Is $x^2 e^{-x}$ uniformly continuous in the domain $[0,\infty)$. I understood the fact that $e^{-x}$ is continuous in the given domain and $x^2$ is continuous in a fixed interval. Also product of uniformly continuous functions are continuous only if it is bounded in the domain. But these informations are not giving me idea to prove the uniform continuity of $x^2 e^{-x}$. Can someone help me with ideas?
 A: Let $f(x)=x^2 \exp(-x)$. Fix any $\epsilon>0$. Since $f(x)\rightarrow 0$ as $x\rightarrow\infty$, there exist sufficiently large $M>0$ such that $|f(x)|<\epsilon/2$ for any $x\geq M$. Therefore, for any $x,y\geq M$, we have $|f(x)-f(y)|<\epsilon$ (Statement 1).

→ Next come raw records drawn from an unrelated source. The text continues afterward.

### config.mk
export PLATFORM = sky130hd
export DESIGN_NAME = frame_scheduler
export DESIGN_NICKNAME = d
export VERILOG_FILES = /design/src/design/mac_tx_pkg.sv /design/src/design/frame_scheduler.sv
export SDC_FILE = /design/constraint.sdc
export NUM_CORES = 1
export LEC_CHECK = 0
export ABC_AREA = 0
export BUFFER_PORTS_ARGS = -buffer_cell sky130_fd_sc_hd__buf_2
export CORE_ASPECT_RATIO = 1.25
export CORE_UTILIZATION = 40
export DETAILED_ROUTE_END_ITERATION = 8
export SLEW_MARGIN = 5
export SYNTH_ARGS = -nofsm -noshare
export SYNTH_HDL_FRONTEND = slang
export SYNTH_SLANG_ARGS = --single-unit
### constraint.sdc
create_clock -name clk -period 9.3 [get_ports clk]
set_clock_uncertainty 0.15 [all_clocks]
set_input_delay 0.93 -clock clk [delete_from_list [all_inputs] [get_ports clk]]
set_output_delay 0.93 -clock clk [all_outputs]
set_load 0.02 [all_outputs]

Since $f(x)$ is continuous on a closed interval $[0,M]$, it is uniformly continuous on $[0,M]$. (Statement 2).
Use both statements 1 and 2 to show that $f(x)$ is uniformly continuous on $[0,\infty)$.
A: Take $(x+\delta)^2e^ {-(\delta+x)}-(x)^2e^{-x}$, differentialte w.r.t x, and see if the dfference has a maximum, and if that maximum can be made smaller than any epsilon.
After the first derivative, you can cancel out exponential of x, and you will find a quadratic, which means you can solve for it. Checking the second derivative might seem slightly more tricky, but it is not. You will see that the second derivative is positive.  
Perhaps there is an easier way for this problem. I wanted to propose a general method I use for such problems.